I am using the latest version of CDH 5.3.2 with Spark 1.2. Apache came out with 1.3 today. I would like to upgrade my spark. Does anybody have any suggestion on how I could do it?
If you're using Spark on YARN, you don't really need to upgrade anything, since Spark is just another app that runs on YARN. You can run Spark 1.3.0 regardless of what is installed on the cluster. Just get a distribution onto one of the machines and invoke scripts/binaries from the 1.3.0 distribution.
CDH 5.4 is coming pretty soon and has 1.3.0, too.
I am still doing POC on a product and I am trying to do benchmarks for time to execution based upon a custom build of Spark.
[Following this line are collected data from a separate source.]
$ cat config.mk
export PLATFORM = sky130hd
export DESIGN_NAME = univ_shift_reg
export DESIGN_NICKNAME = d
export VERILOG_FILES = /design/src/rtl/univ_shift_reg.sv
export SDC_FILE = /design/constraint.sdc
export NUM_CORES = 1
export LEC_CHECK = 0
export CAP_MARGIN = 20
export CORE_MARGIN = 2
export CORE_UTILIZATION = 39
export CTS_CLUSTER_DIAMETER = 30
export DETAILED_ROUTE_END_ITERATION = 16
export PLACE_DENSITY = 0.64
export SLEW_MARGIN = 40
export SYNTH_ARGS = -nofsm -noshare
export SYNTH_HDL_FRONTEND = slang
export SYNTH_SLANG_ARGS = --single-unit
$ cat constraint.sdc
create_clock -name clk -period 3.5 [get_ports clk]
set_input_delay 1.05 -clock clk [delete_from_list [all_inputs] [get_ports clk]]
set_output_delay 1.05 -clock clk [all_outputs]
set_load 0.02 [all_outputs]
$ cat src/rtl/univ_shift_reg.sv
// WIDTH-bit universal register: hold/load/shift/rotate/clear plus a multi-cycle
// burst-rotate engine. Define USR_PARITY_EN to add the parity output and the parity_err load gate.
module univ_shift_reg #(
  parameter int              WIDTH     = 8,
  parameter logic [WIDTH-1:0] RESET_VAL = '0,
  localparam int             AW        = $clog2(WIDTH) + 1
) (
  input  logic             clk,
  input  logic             reset,
  input  logic             en,
  input  logic [2:0]       mode,
  input  logic [WIDTH-1:0] d,
  input  logic             ser_in_l,
  input  logic             ser_in_r,
  input  logic             start,
  input  logic             burst_dir,
  input  logic [AW-1:0]    amount,
`ifdef USR_PARITY_EN
  input  logic             parity_err,
  output logic             parity,
`endif
  output logic [WIDTH-1:0] q,
  output logic [WIDTH-1:0] q_prev,
  output logic             ser_out_l,
  output logic             ser_out_r,
  output logic             busy,
  output logic             done
);

  localparam logic [2:0] M_HOLD  = 3'b000;
  localparam logic [2:0] M_LOAD  = 3'b001;
  localparam logic [2:0] M_SHL   = 3'b010;
  localparam logic [2:0] M_SHR   = 3'b011;
  localparam logic [2:0] M_ROL   = 3'b100;
  localparam logic [2:0] M_ROR   = 3'b101;
  localparam logic [2:0] M_CLEAR = 3'b110;

  localparam logic [1:0] S_IDLE  = 2'd0;
  localparam logic [1:0] S_SHIFT = 2'd1;
  localparam logic [1:0] S_DONE  = 2'd2;

  logic [1:0]       r_state, w_state_next;
  logic [AW-1:0]    r_cnt, w_cnt_next;
  logic             r_dir, w_dir_next;
  logic [WIDTH-1:0] r_q, r_q_prev, w_q_next, w_op_q;
  logic [WIDTH-1:0] w_rol, w_ror;
  logic             w_rej;

  assign w_rol = {r_q[WIDTH-2:0], r_q[WIDTH-1]};
  assign w_ror = {r_q[0], r_q[WIDTH-1:1]};

`ifdef USR_PARITY_EN
  assign w_rej = parity_err && (mode == M_LOAD);
`else
  assign w_rej = 1'b0;
`endif

  always_comb begin
    // NOTE: every output gets a default first so no path can infer a latch.
    w_op_q = r_q;
    case (mode)
      M_LOAD:  w_op_q = d;
      M_SHL:   w_op_q = {r_q[WIDTH-2:0], ser_in_r};
      M_SHR:   w_op_q = {ser_in_l, r_q[WIDTH-1:1]};
      M_ROL:   w_op_q = w_rol;
      M_ROR:   w_op_q = w_ror;
      M_CLEAR: w_op_q = '0;
      M_HOLD:  w_op_q = r_q;
      default: w_op_q = r_q;
    endcase
  end

  always_comb begin
    w_q_next     = r_q;
    w_state_next = r_state;
    w_cnt_next   = r_cnt;
    w_dir_next   = r_dir;
    case (r_state)
      S_IDLE: begin
        // start takes priority over any simultaneous mode operation
        if (start) begin
          if (amount != '0) begin
            w_cnt_next   = amount;
            w_dir_next   = burst_dir;
            w_state_next = S_SHIFT;
          end else begin
            w_state_next = S_DONE;
          end
        end else if (en) begin
          if (w_rej) w_state_next = S_DONE;
          else       w_q_next     = w_op_q;
        end
      end
      S_SHIFT: begin
        w_q_next   = r_dir ? w_ror : w_rol;
        w_cnt_next = r_cnt - AW'(1);
        if (r_cnt == AW'(1)) w_state_next = S_DONE;
      end
      S_DONE:  w_state_next = S_IDLE;
      default: w_state_next = S_IDLE;
    endcase
  end

  always_ff @(posedge clk) begin
    // NOTE: sequential state uses non-blocking assignments so every register
    // samples pre-edge values regardless of statement order.
    if (reset) begin
      r_state  <= S_IDLE;
      r_cnt    <= '0;
      r_dir    <= 1'b0;
      r_q      <= RESET_VAL;
      r_q_prev <= RESET_VAL;
    end else begin
      r_state <= w_state_next;
      r_cnt   <= w_cnt_next;
      r_dir   <= w_dir_next;
      r_q     <= w_q_next;
      if (w_q_next != r_q) r_q_prev <= r_q;
    end
  end

`ifdef USR_PARITY_EN
  logic r_parity;
  always_ff @(posedge clk) begin
    if (reset) r_parity <= ^RESET_VAL;
    else       r_parity <= ^w_q_next;
  end
  assign parity = r_parity;
`endif

  assign q         = r_q;
  assign q_prev    = r_q_prev;
  assign ser_out_l = r_q[WIDTH-1];
  assign ser_out_r = r_q[0];
  assign busy      = (r_state == S_SHIFT);
  assign done      = (r_state == S_DONE);

endmodule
I can execute as a Yarn app as you had mentioned.
Can you tell me what performance benefits I may be giving up by not attempting to properly install this custom Spark build on the cluster and simply using YARN instead?
Just to clarify!
Installing Spark 1.3 will be another 'service' presented to CM.
In other words when I launch CM GUI there will be 2 Spark 'services', one for ver 1.2 and another for ver 1.3
As far as the command line, I have to source the proper environment in order to run the respective Spark Shell.
Is that correct?
I don't think there's any performance difference. The main difference is simply that the custom build isn't supported or necessarily using the config established by CM. No, it does not become another service in CM. The CM service "Spark" is for standalone mode (not YARN), and the History server.
Thank you for your reply!
1) If Spark 1.3 is not presented as a new service into CM, then the 'Spark Service' within CM will be which version??
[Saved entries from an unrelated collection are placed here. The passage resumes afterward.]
==> src/rtl/int_dispatch_pkg.sv <==
// Shared definitions for the interrupt dispatch sequencer: FSM encoding and
// the vector used when a dispatch is cancelled.
package int_dispatch_pkg;

  typedef enum logic [2:0] {
    ST_IDLE    = 3'd0,
    ST_WAIT    = 3'd1,
    ST_PUSH_HI = 3'd2,
    ST_PUSH_LO = 3'd3,
    ST_JUMP    = 3'd4
  } state_t;

  localparam logic [15:0] CANCEL_VECTOR = 16'h0000;

endpackage

==> src/rtl/int_dispatch.sv <==
// Interrupt dispatch sequencer: pushes PC onto the stack, jumps to the vector,
// and owns the master-enable (IME), delayed-EI and HALT bookkeeping.
module int_dispatch
  import int_dispatch_pkg::*;
#(
  parameter int WAIT_CYCLES = 2
) (
  input  logic        clockgb,
  input  logic        resetn,
  input  logic        intreq,
  input  logic [15:0] intaddress,
  output logic        intack,
  input  logic        instr_boundary,
  input  logic        ei,
  input  logic        di,
  input  logic        reti,
  input  logic        halt_req,
  input  logic [15:0] pc,
  input  logic [15:0] sp,
  output logic [15:0] mem_address,
  output logic [7:0]  mem_outdata,
  output logic        mem_store,
  output logic        sp_load,
  output logic [15:0] sp_next,
  output logic        pc_load,
  output logic [15:0] pc_next,
  output logic        busy,
  output logic        ime,
  output logic        halted
);

  localparam logic [1:0] WAIT_LAST = (WAIT_CYCLES > 0) ? 2'(WAIT_CYCLES - 1) : 2'd0;

  state_t      state, state_nx;
  logic [1:0]  wait_cnt, wait_cnt_nx;
  logic [15:0] vector, vector_nx;
  logic        ei_pending;
  logic        start;

  assign busy  = (state != ST_IDLE);
  assign start = (state == ST_IDLE) && instr_boundary && ime && intreq && !busy;

  always_ff @(posedge clockgb or negedge resetn) begin
    if (!resetn) begin
      state    <= ST_IDLE;
      wait_cnt <= 2'd0;
      vector   <= CANCEL_VECTOR;
    end else begin
      state    <= state_nx;
      wait_cnt <= wait_cnt_nx;
      vector   <= vector_nx;
    end
  end

  always_comb begin
    state_nx    = state;
    wait_cnt_nx = wait_cnt;
    vector_nx   = vector;
    intack      = 1'b0;
    mem_address = 16'h0000;
    mem_outdata = 8'h00;
    mem_store   = 1'b0;
    sp_load     = 1'b0;
    sp_next     = 16'h0000;
    pc_load     = 1'b0;
    pc_next     = 16'h0000;
    case (state)
      ST_IDLE: begin
        if (start) begin
          if (WAIT_CYCLES == 0) begin
            state_nx = ST_PUSH_HI;
          end else begin
            state_nx    = ST_WAIT;
            wait_cnt_nx = WAIT_LAST;
          end
        end
      end
      ST_WAIT: begin
        if (wait_cnt == 2'd0) state_nx = ST_PUSH_HI;
        else                  wait_cnt_nx = wait_cnt - 2'd1;
      end
      ST_PUSH_HI: begin
        // The vector is sampled here, so a request withdrawn during WAIT cancels.
        mem_address = sp - 16'd1;
        mem_outdata = pc[15:8];
        mem_store   = 1'b1;
        intack      = intreq;
        vector_nx   = intreq ? intaddress : CANCEL_VECTOR;
        state_nx    = ST_PUSH_LO;
      end
      ST_PUSH_LO: begin
        mem_address = sp - 16'd2;
        mem_outdata = pc[7:0];
        mem_store   = 1'b1;
        sp_load     = 1'b1;
        sp_next     = sp - 16'd2;
        state_nx    = ST_JUMP;
      end
      ST_JUMP: begin
        pc_load  = 1'b1;
        pc_next  = vector;
        state_nx = ST_IDLE;
      end
      default: state_nx = ST_IDLE;
    endcase
  end

  // IME / delayed EI / HALT: di beats everything, then dispatch start, then enables.
  always_ff @(posedge clockgb or negedge resetn) begin
    if (!resetn) begin
      ime        <= 1'b0;
      ei_pending <= 1'b0;
      halted     <= 1'b0;
    end else begin
      if (!busy && di) begin
        ime        <= 1'b0;
        ei_pending <= 1'b0;
      end else begin
        if (start) begin
          ime <= 1'b0;
        end else if (!busy && reti) begin
          ime <= 1'b1;
        end else if (ei_pending && instr_boundary) begin
          ime        <= 1'b1;
          ei_pending <= 1'b0;
        end
        if (!busy && ei) ei_pending <= 1'b1;
      end
      if (!busy && halt_req)    halted <= 1'b1;
      else if (halted && intreq) halted <= 1'b0;
    end
  end

endmodule

==> config.mk <==
export PLATFORM = sky130hd
export DESIGN_NAME = int_dispatch
export DESIGN_NICKNAME = d
export VERILOG_FILES = /design/src/rtl/int_dispatch_pkg.sv /design/src/rtl/int_dispatch.sv
export SDC_FILE = /design/constraint.sdc
export NUM_CORES = 1
export LEC_CHECK = 0
export BUFFER_PORTS_ARGS = -buffer_cell sky130_fd_sc_hd__buf_4
export CORE_ASPECT_RATIO = 1.1
export CORE_UTILIZATION = 44
export DETAILED_ROUTE_END_ITERATION = 12
export HOLD_SLACK_MARGIN = 0.02
export PLACE_DENSITY = 0.81
export SYNTH_ARGS = -nofsm -noshare
export SYNTH_HDL_FRONTEND = slang
export SYNTH_SLANG_ARGS = --single-unit
==> constraint.sdc <==
create_clock -name clockgb -period 1.8 [get_ports clockgb]
set_input_delay 0.27 -clock clockgb [delete_from_list [all_inputs] [get_ports clockgb]]
set_output_delay 0.27 -clock clockgb [all_outputs]
set_load 0.005 [all_outputs]
# Yosys cells after proc, flatten, opt, wreduce, memory -nomap -nowiden
# Index checks and enable logic that the tools add are counted.
# totals
regBits	24
ram_bits	0
rom_bits	0
mem_count	0
latchBits	0
# classes
div_mod_pow	0
shift	0
n_reduce_logical	22
n_eq_ne	9
order_cmp	0
addsub	3
n_mux	26
mul	0
n_bitwise	0
# op_table
operator	n
2-to-1 mux 16 bit	3
one-hot mux 16 bit (2 select lines)	1
one-hot mux 8 bit (2 select lines)	1
subtractor 16 x 1 -> 16 bit, second input constant	1
subtractor 16 x 2 -> 16 bit, second input constant	1
2-to-1 mux 1 bit	15
one-hot mux 3 bit (4 select lines)	1
logical AND 1 bit	10
equality test 3 x 2 -> 1 bit, second input constant	2
2-to-1 mux 3 bit	2
!= test 2 bit, second input constant	3
AND reduction 3 bit	2
nonzero test 3 bit	2
2-to-1 mux 2 bit	2
one-hot mux 2 bit (2 select lines)	1
nonzero test 2 bit	2
nonzero test 4 bit	1
equality test 3 x 1 -> 1 bit, second input constant	1
equality test 3 bit, second input constant	1
logical NOT 3 bit	1
!= test 3 x 1 -> 1 bit, second input constant	1
!= test 3 x 2 -> 1 bit, second input constant	1
logical NOT 2 bit	1
AND reduction 2 bit	1
other kinds (3)	3

# Longest topological paths before layout
# Gate-level depths: netlist of the first run.
# depth
depth_word	8
ltp_mapped	7
mapped_depth_nobuf	6

# Worst setup path after synthesis of the first run
# Ideal clock, no wire load.
# synth_timing
path_kind	input port to output port
start	in sp[1]
end	out mem_address[15]
arrival_ns	1.489
n_path_buf	0
required_time_ns	1.530
path_stages	6
path_slack_ns	0.041
cell_sequence	inv_1 -> ha_1 -> nor3b_4 -> nand3_2 -> or3_1 -> a21oi_1
# synth_between
elab_chain_cells	2
# synth_rtl
item	line_no	source
start, declared	int_dispatch.sv:19	input logic [15:0] sp,
subtractor 16 x 2 -> 16 bit or subtractor 16 x 1 -> 16 bit (tied branches)	int_dispatch.sv:92, int_dispatch.sv:84	
one-hot mux 16 bit (2 select lines) *	int_dispatch.sv:67	case (state)
end, declared	int_dispatch.sv:20	output logic [15:0] mem_address,
# Every way passes the cells marked *; elsewhere a longest branch is shown, timed or not.

# Worst setup path in the final report of the first run
# layout_timing
start	reg state[0]
end	out mem_address[8]
# layout_between
elab_chain_cells	2
# layout_rtl
item	line_no	source
start, declared	int_dispatch.sv:34	state_t state, state_nx;
start signal, assigned	int_dispatch.sv:49	state <= state_nx;
equality test 3 x 2 -> 1 bit	int_dispatch.sv:67	
one-hot mux 16 bit (2 select lines) *	int_dispatch.sv:67	
# Marks and branches as above.

==> results of run 1 <==
layout make-up:
class	instances	area [um2]	area share, %
clock buffer	4	55.1	1.52
inverter	11	48.8	1.35
multi-input combinational	216	1460	40.4
sequential	24	602	16.6
tap	54	67.6	1.87
timing repair buffer	169	1380	38.2
cells by family after synthesis:
kind of cell | count (synthesis)
and+or+nand+nor | 139
adders and majority gates | 3
xor gates and xnor gates | 21
DFF | 24
AOI/OAI and AO/OA | 44
muxes | 9
buffers and inverters | 27
flip-flops by register name, summed over array words and instances, names as in the netlist:
name and count:
ei_pending 1, halted 1, ime 1, state 3
vector 16, wait_cnt 2
layer usage:
metal  track usage (%)  routed length, um  part of all wire, %
met3              4.38                358                  4.9
met2              48.3               3980                   54
met1              31.6               2800                   38
met4              11.1                231                  3.1
met5                 0                  0                    0
cell usage after synthesis, drive strengths merged, types with 2 or more instances:
library cell  number  area share [%]
nor2              44             8.2
nand2             41             7.7
dfrtp             24              30
o21ai             23             5.9
xor2              18             7.8
and2              16             5.0
inv               11             2.1
a21oi             10             2.5
clkbuf             9             1.7
mux2i              9             4.5
buf                7             2.4
nand3              7             2.0
nand2b             5             1.6
or3                5             1.6
nor3               4             1.5
ha                 3             1.9
nor3b              3             1.9
nor4               3             2.3
xnor2              3             1.3
a211oi             2            0.75
nand3b             2            0.75
nand4              2            0.62
nor2b              2            0.62
o211ai             2            0.75
power by group:
part           total (mW)  leakage, nW  switching [mW]  internal, mW
combinational        1.76         1.43           0.826         0.929
sequential          0.886        0.308           0.144         0.741
clock               0.359       0.0288           0.164         0.195
total                3.00         1.77            1.13          1.87
worst max-delay path, stage by stage (launching register included):
cell      delay (ns)
dfrtp_2         0.47
nor2b_4         0.16
buf_6           0.12
o211ai_1        0.27
xor2_1          0.18
nor2_1          0.07
buf_4           0.14
timing repair:
| action | CTS | global route |
|---|---|---|
| gates cloned | 0 | 2 |
| endpoints found under the setup margin | 19 | 46 |
| hold buffers | 1 | 0 |
| endpoints found under the hold margin | 24 | 0 |
| pin swaps | 12 | 34 |
| setup buffers | 3 | 6 |
| gates resized for setup | 18 | 62 |
through the flow:
stage | setup TNS [ns] | setup WS [ns] | area (um2)
6_report | -1.41 | -0.147 | 3610
3_5_place_dp | -0.312 | -0.0902 | 3170
4_1_cts | -0.618 | -0.0997 | 3330
5_1_grt | -3.13 | -0.205 | 3610
2_1_floorplan | 0 | 0.0415 | 2010
3_3_place_gp | -0.246 | -0.0752 | 3170
final timing paths:
kind	startpoint	to	cells after the start	slack, ns
hold reg to reg	wait_cnt[0]	wait_cnt[0]	1	0.48
setup reg to reg	state[0]	wait_cnt[1]	7	0.30
min in group asynchronous	resetn	vector[11]	2	0.43
max in group asynchronous	resetn	state[0]	2	1.12
hold / removal	di	ei_pending	2	0.17
setup / recovery	state[0]	mem_address[8]	6	-0.15
==> reports/qor.txt, run 1 <==
Placed cell count: 462
Drt first pass iters: 5
Final cycle utilization of the critical path: 108%
Wirelength per Cell: 15.4 um
Clk slew on worst S/H paths: 0.08 ns
Tot Pwr: 3.00 mW
Filler instances: 261
Mapped Area: 2010 um2
Most frequent cells in the layout: buf_4 (140), nor2_1 (43), nand2_1 (39)
Drt via density: 5.38
CTS root buffer: clkbuf_8
LEAKAGE: 1.77 nW
Netlist cell types: 46
Fin. Hold Viols: 0
Post-Synthesis Cells: 267
XOR/XNOR Fraction of Synth Area: 9.15%
Critical Path End Type: output port
Routed wire length: 7.37 mm
Most common cell after layout, fill and taps aside: buf_4
Status: finished with violations
Critical Path RT: 1.53 ns
Die footprint: 4840 um2
Unrepaired setup endpoints after global routing: yes
Post-layout minimum cycle time: 1.95 ns
I/O Buffers: 118
Syn nets: 326
Die Wd: 66.4 um
Post-synth EDFFs: 0
GPL Wtd Cong: 0.936
Post-synthesis simple-gate area fraction: 35.7%
Seq/Total Area, Yosys: 29.9%
Clk sinks: 24
Post-synthesis compound-gate area fraction: 12.8%
Layout cell share with drive strength beyond 1: 52.6%
Dominant synthesized flop cell: dfrtp_1
Async set-reset flop share out of synthesis: 100%
Smallest hold slack: 0.167 ns
Fmax: 514 MHz
Core area: 4350 um2
Final worst slack: -0.147 ns
Synth Warn #: 0
Number of global-route vias before repair: 2374
Adder-cell share of the synthesized area: 1.87%
Max-cap violations: 0
Max Slew Vio Count: 0
Initial antenna violation count: 0
Number of remaining DRC errors: 0
Actual slew at the worst max-slew pin: 0.473 ns
IR drop worst, VDD: 648 uV
Failing checks: negative setup slack
Clock Latency Late Sink: 0.26 ns
ANT nets after route: 0
Pwr Density: 830 nW/um2
Die H: 72.9 um
First DRT Iteration DRCs: 104
Arr. time, crit path: 1.68 ns
GRT Total Usage: 27.0%
Rows: 25
Initial Utilization: 46.2%
Worst Setup Start Kind: register
Nets@finish: 484
Area Overhead vs Synth: 79.9%
Final setup fails: 28
CTS tree: built
N_diodes: 0
Core Util, Final: 83.1%
Max FO, Critical Path: 5
Largest family of logic cells by synthesized area: simple AND/OR/NAND/NOR gates
Top-Level Pins: 119
H-tree depth: 1
Post-Layout Cell Count: 478
Clk buf depth: 2
Via count: 2571
Multiplexer share of the synthesized area: 4.48%
CTS buffer count: 3
Hold crit path type: input port to register
Kind of critical path: register to output port
GR Overflow Total: 0
Largest net degree at the start of global routing: 25
Mean post-synth cell area: 7.53 um2
HPWL Detailed: 4.94 mm
Worst Skew: 0.00430 ns
Rel. slew slack: 68.2%
First-pass GRT wire length: 10.3 mm
Synth Register Bits: 24
No activity file was read; power rests on OpenSTA's default activity.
2) Should BOTH Spark 1.2 & Spark 1.3 co-exist at the OS-level? Then you source the appropriate env??
3) Since you mentioned YARN's JobHistory Server.
A Spark job runs into the HDFS directory /tmp/logs/<user-id>/logs/ but it does NOT write out to /user/history/done & /user/history/done_intermediate folders!!!
Is this because the Spark job runs in Standalone Mode and not in YARN??
I'm not sure what you mean. You are talking about running some custom build of Spark 1.3. You're on your own there. It has no relation to CM of course. CDH ships Spark 1.3. You should use that unless you have a reason not to. CDH itself has only one version of Spark "installed" and you should not modify it. This is presented in CM. I'm not sure what you mean about the logs. You can run Spark standalone or YARN mode. It doesn't make you run one or the other.
Thank you again!
Maybe I didn't make myself clear!
I have currently installed Spark 1.2, it came with CDH 5.3.1.
It also exists a Spark Service within CM (this service relates back to Spark 1.2).
Now, I am in need to install Spark 1.3.
Do I remove/uninstall Spark 1.2 and install Spark 1.3???
As far as JobHistory logs.
When I launch a Spark job, logs being created into /tmp/logs/<user-id>/logs but NOT in /user/history/ folders!
Then, when I launch the JobHistory portal (http://<YARN-JobHistory-Server>:19888/jobhuistory) it shows no jobs!!!
Is there a daemon that copies the logs from the /tmp/logs/<user-id>/logs fodler to the /user/history/done & /user/history/done_intermediate ones?